This design comes from an exercise in tuning for small area and a short achievable clock period on the open sky130 flow, not from production work. The RTL was checked by simulation tests, not by an equivalence proof against the original design.

==> flow/design.v (outline; a module is shown in full before it is edited, if it fits) <==
// module bam_cos_rom: 267 lines
// module bam_kin_front: 23 lines
// module bam_isqrt34: 22 lines
// module bam_kin_mul: 965 lines
// module bam_plaw: 39 lines
// module bam_plaw_mul: 932 lines
// module bam_servo: 285 lines
module bam_servo (
    input  wire        clk,
    input  wire        rst,
    input  wire        cmd_valid,
    output wire        cmd_ready,
    input  wire [39:0] cmd_word,
    output reg         rsp_valid,
    output reg  [1:0]  rsp_status,
    output reg  [31:0] rsp_data,
    input  wire        tick_valid,
    input  wire [31:0] tick_now,
    input  wire        estop_req,
    input  wire [9:0]  enc_raw,
    output reg         enc_strobe,
    output wire [14:0] pwm_a,
    output wire [14:0] pwm_b,
    output wire        diag_irq
);
  // ...
==> flow/run.sh <==
#!/bin/bash
# synth_recipe.tcl (not shown) runs the flow's synth.tcl, then flattens the netlist and writes it again
# the make line also repeats each setting of config.mk as NAME=value (left out here)
make -C /OpenROAD-flow-scripts/flow DESIGN_CONFIG=/design/flow/config.mk WORK_HOME=/design/flow/orfs CLKGATE_MAP_FILE= SYNTH_SCRIPT=/design/flow/synth_recipe.tcl finish
==> flow/config.mk <==
export PLATFORM = sky130hd
export DESIGN_NAME = bam_servo
export DESIGN_NICKNAME = bam_servo
export VERILOG_FILES = /design/flow/design.v
export SDC_FILE = /design/flow/constraint.sdc
export NUM_CORES = 4
export LEC_CHECK = 0
export ABC_AREA = 1
export CAP_MARGIN = 20
export CORE_MARGIN = 2
export CORE_UTILIZATION = 40
export SLEW_MARGIN = 20
export SYNTH_MEMORY_MAX_BITS = 8192
==> flow/constraint.sdc <==
create_clock -name core_clock -period 110.0 [get_ports {clk}]
set_input_delay 22.0000 -clock core_clock [delete_from_list [all_inputs] [get_ports {clk}]]
set_output_delay 22.0000 -clock core_clock [all_outputs]
set_load 0.01 [all_outputs]
==> impl_results.md, run 1 <==
* Synth top cells by count: inv_1, nand2_1, xor2_1
* WHS at 0.460 ns
* DRT antenna net count at 0
* Seq/Total Area, Yosys at 12.6%
* FILL cells at 18,400
* FFs & Latches at 450
* Clk cell area share at 2.36%
* Layout cell share with drive strength beyond 1 at 5.23%
* Area grow syn2layout at 7.81%
* CP startpoint: enc_raw[1]
* Crit path max fanout at 24
* Core ar. at 178,000 sq um
* Slowest-stage cell, CP: o21ai_2
* Routed len/inst at 25.8 um
* Run status: complete, no violations
* Post-DR vias/cell at 5.92
* Tot GR Track Use at 33.9%
* Synth Warn # at 3
* Critical path's largest stage delay at 1.05 ns
* Initial antenna violation count at 19
* Met1 Resource Use GR at 43.9%
* Nets at 11,100
==> inputs of run 2 (changes only) <==
==> flow/flow/run.sh (new file) <==
#!/bin/bash
set -euo pipefail
W=$(pwd)
bash "$W/standard.sh" SETUP_SLACK_MARGIN=58 "${@:-finish}" > "$W/flow_make.log" 2>&1
==> flow/standard.sh (new file) <==
#!/bin/bash
# synth_recipe.tcl (not shown) runs the flow's synth.tcl, then flattens the netlist and writes it again
# the make line also repeats each setting of config.mk as NAME=value (left out here)
make -C /OpenROAD-flow-scripts/flow DESIGN_CONFIG=/design/flow/config.mk WORK_HOME=/design/flow/orfs CLKGATE_MAP_FILE= SYNTH_SCRIPT=/design/flow/synth_recipe.tcl "${@:-finish}"
removed: flow/run.sh
==> impl_results.md, run 2 <==
* CP required at 110.58 ns
* GPL Wtd Cong at 1.04
* Fin. max-slew vios at 0
* Starting DRT DRC Count at 9,223
* Synth area leaders: fa_1, dfxtp_1, xor2_1
* Cell type with the largest total area after synthesis: fa_1
* Skew-Pair Late Insertion Delay at 0.73 ns
* Clk_skew at 0.0847 ns
* Largest family of logic cells by synthesized area: adder cells
* Reg with most FFs: drv_gain
* Die Wd at 427 um
* Critical path's largest stage delay at 0.58 ns (-0.47 ns)
* Seq/Total Area, Yosys at 12.6% (unchanged)
* Seq cells post-synth at 450
* Top FF cell, synth: dfxtp_1
* Syn Inst Count at 10,000
* Rows at 155
* CP startpoint: enc_raw[6]
* Synth Warn # at 3 (unchanged)
* CP startpoint kind: primary input
* Tot GR Track Use at 36.5% (+2.6 points)
* Grt ovf at 0
* Starting Density at 40.2%
* Synth top cells by count: inv_1, nand2_1, xor2_1
* First-pass GRT wire length at 500,000 um
* Worst-path clk slew at 0.07 ns
* Setup TNS at 0 ns
* R2r setup slk at 67.45 ns
* Nets at 11,800 (+6.5%)
* Maxcap violations at 0
* Yosys top cell area share at 15.0%
* CTS root buffer: clkbuf_16
* RSZ-0062 raised after global routing: yes
* Mapped Nets at 11,200
* Most frequent cells in the layout: inv_1, nand2_1, xor2_1
* Largest net degree at the start of global routing at 94
* DRC violations left at 0
* Setup ws final at 46.67 ns
* Via count at 78,500
* I/O pins at 155
* CTS H-tree depth at 2
* Asr flop ratio synth at 0%
* Routed WL at 350,000 um
* Final Cycle Share at 57.6%
* DRT antenna net count at 0 (unchanged)
* Cell Area, Synth at 71,400 sq um
* FF-to-FF End: out_pwm_b[5]
* HP Class: reg2reg
* Adder-Cell Fraction of Synth Area at 25.3%
* Most frequent cell after synthesis: inv_1
* Setup CP Type: in2reg
* Run status: complete, no violations
* Die height at 427 um
* Crit path capture: out_pwm_b[5]
* Core ar. at 178,000 sq um (unchanged)
* Area grow syn2layout at 29.0%
* Dpl ws at 35.57 ns
* Launching point of the worst reg2reg path: cfg_offset[1]
* Fmax at 15.8 MHz
* Buf/Inv on CP at 45
* EDFF count, synth at 0
* TritonCTS buffer count at 56
* Critical path endpoint category: flip-flop
* Detailed Place HPWL at 239,000 um
* Minimum clock period at 63.33 ns
* Layout cell share with drive strength beyond 1 at 21.3% (+16 points)
* Initial antenna violation count at 20 (+1)
* Synth unique cells at 91
* Mux cell area share after synthesis at 0.0718%
* R2R depth at 288
* Num Clock Sinks at 450
* Critical Path Stages at 296
* 1st-pass router iterations at 8
* Vias in the first global route at 76,300
* CTS tree: yes
* Post-Synth Simple-Gate Area at 16.4%
* Die ar. at 182,000 sq um
* Max reg flops at 39
* Worst-margin pin slew at 1.33 ns
* Top delay family on crit path: simple AND/OR/NAND/NOR gates
* CP most frequent cell: nand2_2
* IO Port Bufs at 154
* Synth Area in XOR/XNOR at 13.0%
* Commonest non-fill, non-tap cell in the layout: inv_1
* Slew headroom at 10.2%
* Crit path DAT at 63.91 ns
* Routed len/inst at 27.0 um (+4.5%)
* Post-synthesis compound-gate area fraction at 21.0%
* Crit path max fanout at 8 (-67%)
* CTS Buffer Depth at 3
* Hold-fix buffers, CTS at 0
* Final Hold Fails at 0
* Syn Area/Cell at 7.14 sq um
* Final setup viols at 0
* Post-DR vias/cell at 6.04 (+2.1%)
* Slowest-stage cell, CP: fa_2
run 2: cell counts after synthesis:
No cell type changed its count.
run 2: logic make-up after synthesis:
kind of cell | after synthesis
compound gates | 2554
xor+xnor | 1050
fa+ha+maj | 1125
buf+inv | 2147
flops | 450
mux | 5
simple gates | 2672
run 2: routing by layer:
metal / up-vias / global-route usage [%] / part of all wire [%]
met4: 24 / 23.5 / 8.2
met2: 4917 / 56.4 / 43
met3: 1404 / 8.28 / 11
met5: - / 0 / 0.041
li1: 34300 / - / -
met1: 37900 / 45.8 / 38
run 2: worst min path at each step:
stage	endpoint	start	cells past startpoint	slack, ns
after floorplan	st_tick_count[31]	st_tick_count[31]	1	0.42
after global placement	drv_gain[6]	drv_gain[6]	2	0.44
after detailed placement	drv_gain[6]	drv_gain[6]	2	0.44
after CTS	drv_gain[6]	drv_gain[6]	2	0.45
after global routing	drv_gain[8]	drv_gain[8]	2	0.48
final	st_tick_count[31]	st_tick_count[31]	1	0.46
run 2: timing repair:
| action | in CTS | in global routing |
|---|---|---|
| resized for setup | 1083 | 511 |
| pin swaps | 446 | 431 |
| buffers inserted | 462 | 204 |
| setup endpoints to repair | 111 | 107 |
| cloned | 55 | 8 |
run 2: worst register-to-register path, delay by kind of cell, from the launching register on:
kind                     cells  cell delay [ns]
AO/OA/AOI/OAI               68            10.42
adder cells (fa/ha/maj)     31             9.81
multiplexers                 1             0.17
AND/OR/NAND/NOR            125            13.65
buffers and inverters       41             4.19
XOR/XNOR                    22             3.65
flip-flops                   1             0.56
run 2: area by class of cell:
cell class | count | area, sq um
antenna | 4 | 10.0
clock inverter | 27 | 459
timing repair buffer | 1009 | 10100
sequential | 450 | 9010
fill | 16800 | 85700
tap | 2355 | 2950
clock buffer | 79 | 1580
timing repair inverter | 2 | 15.0
multi-input combinational | 7430 | 61500
inverter | 1640 | 6470
run 2: per-stage QoR:
stage	hold WS (ns)	instance area (sq um)	cells	util (%)
6_report	0.460	92100	13000	51.8
5_1_grt	0.482	92100	13000	51.8
4_1_cts	0.450	87900	12800	49.4
3_5_place_dp	0.443	76200	12200	42.8
3_3_place_gp	0.436	76200	12200	42.8
2_1_floorplan	0.422	73000	10000	-
==> inputs of run 3 (changes only) <==
==> flow/flow/run.sh (replaced) <==
#!/bin/bash
set -euo pipefail
W=$(pwd)
MODS="bam_kin_mul bam_plaw_mul"
{
  echo "proc extract_fa {args} { yosys extract_fa {*}\$args $MODS }"
  echo 'proc dfflibmap {args} {'
  echo '  yosys setattr -mod -unset keep_hierarchy'
  echo '  yosys flatten'
  echo '  yosys opt -fast -purge'
  echo '  yosys dfflibmap {*}$args'
  echo '}'
  cat "$W/synth_recipe.tcl"
} > "$W/flow_synth.tcl"
bash "$W/standard.sh" "SYNTH_SCRIPT=$W/flow_synth.tcl" "SYNTH_KEEP_MODULES=$MODS" \
  SETUP_SLACK_MARGIN=58 "${@:-finish}" > "$W/flow_make.log" 2>&1
==> impl_results.md, run 3 <==
* Met3 Usage GRT at 8.90% (+0.62 points)
* RSZ-0062 raised after global routing: yes
* Area after DPL at 77,200 sq um (+1.4%)
* Syn Area/Cell at 6.68 sq um (-6.4%)
* Synth area leaders: fa_1, dfxtp_1, nand2_1
* I/O pins at 155 (unchanged)
* Initial antenna violation count at 5 (-75%)
* Core ar. at 185,000 sq um (+4.2%)
* CP most frequent cell: nand2_2
* Die Wd at 435 um (+2.1%)
* Fin. max-slew vios at 0 (unchanged)
* Yosys top cell area share at 13.6% (-1.4 points)
* DRT antenna net count at 0 (unchanged)
* 1st-pass router iterations at 8 (unchanged)
* Die height at 435 um (+2.1%)
* Final setup viols at 0 (unchanged)
* Setup ws final at 55.94 ns (+9.27 ns)
* Most frequent cells in the layout: nand2_1, inv_1, nor2_1
* FILL cells at 18,000 (+7.1%)
* Gr busiest metal: met2
* Clk_skew at 0.0530 ns (-0.0316 ns)
* Seq/Total Area, Yosys at 12.1% (-0.51 points)
* Multi-input gate area at 62,800 sq um (+2.0%)
* Synth unique cells at 109 (+20%)
* CTS H-tree depth at 2 (unchanged)
* Critical path's largest stage delay at 0.55 ns (-0.03 ns)
* Buf/Inv on CP at 38 (-16%)
* Tot GR Track Use at 36.5% (about the same)
* Die ar. at 190,000 sq um (+4.2%)
* First-pass GRT wire length at 527,000 um (+5.6%)
* CTS root buffer: clkbuf_16
* Placed insts at 13,400 (+10%)
* HP Class: reg2reg
* Cell type with the largest total area after synthesis: fa_1
* Dpl ws at 45.81 ns (+10.24 ns)
* Post-layout util at 51.0% (-0.84 points)
* Maxcap violations at 0 (unchanged)
* Minimum clock period at 54.06 ns (-9.27 ns)
* Largest net degree at the start of global routing at 132 (+40%)
* Most frequent cell after synthesis: nand2_1
* Critical path endpoint category: flip-flop
* Worst-path clk slew at 0.06 ns (about the same)
* Asr flop ratio synth at 0% (unchanged)
* Layout Cells excl Fill at 14,200 (+9.5%)
* Area grow syn2layout at 26.8%
* Via count at 84,000 (+6.9%)
* Sequential cell area at 9010 sq um (unchanged)
* Commonest non-fill, non-tap cell in the layout: nand2_1
* Crit path max fanout at 32 (+24)
* Met2 Use GR at 55.0% (-1.4 points)
* Starting Density at 40.2% (about the same)
* Starting DRT DRC Count at 10,100 (+10%)
* Met1 Resource Use GR at 48.5% (+2.7 points)
* CTS Buffer Depth at 3 (unchanged)
* Crit path DAT at 54.67 ns (-9.24 ns)
* WHS at 0.461 ns (+0.000265 ns)
* Vias in the first global route at 79,700 (+4.5%)
* Max reg flops at 39 (unchanged)
* Final Hold Fails at 0 (unchanged)
* CTS tree: yes
* Slowest-stage cell, CP: fa_1
* Slew headroom at 13.5% (+3.2 points)
* CP startpoint kind: primary input
* TritonCTS buffer count at 54 (-3.6%)
* Final Cycle Share at 49.1% (-8.4 points)
* Num Clock Sinks at 450 (unchanged)
* IO Port Bufs at 154 (unchanged)
* Routed WL at 367,000 um (+4.7%)
* DRC violations left at 0 (unchanged)
* Setup TNS at 0 ns (unchanged)
* Synth top cells by count: nand2_1, inv_1, nor2_1
* Syn Inst Count at 11,100 (+11%)
* Setup CP Type: in2reg
* Skew-Pair Late Insertion Delay at 0.70 ns (-0.03 ns)
* Reg with most FFs: drv_gain
* Layout cell share with drive strength beyond 1 at 24.6% (+3.3 points)
* Grt ovf at 0 (unchanged)
* Cell Area, Synth at 74,400 sq um (+4.2%)
* Post-DR vias/cell at 5.90 (-2.4%)
* GPL Wtd Cong at 1.03 (-1.1%)
* Run status: complete, no violations
* Seq cells post-synth at 450 (unchanged)
* Hold-fix buffers, CTS at 0 (unchanged)
* CP required at 110.61 ns (+0.03 ns)
* Nets at 12,500 (+5.6%)
* Worst-margin pin slew at 1.28 ns (-0.0481 ns)
* Routed len/inst at 25.8 um (-4.4%)
* Synth Warn # at 3 (unchanged)
* EDFF count, synth at 0 (unchanged)
* Fmax at 18.5 MHz (+17%)
* Top delay family on crit path: simple AND/OR/NAND/NOR gates
* Mapped Nets at 11,900 (+6.1%)
* Rows at 158 (+1.9%)
* Fin area at 94,400 sq um (+2.5%)
* Detailed Place HPWL at 253,000 um (+5.8%)
* Top FF cell, synth: dfxtp_1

*TASK DESCRIPTION:* Pick out each line above that includes "viols" and show it.

*COMPLETED TASK:*
* Final setup viols at 0
* Final setup viols at 0 (unchanged)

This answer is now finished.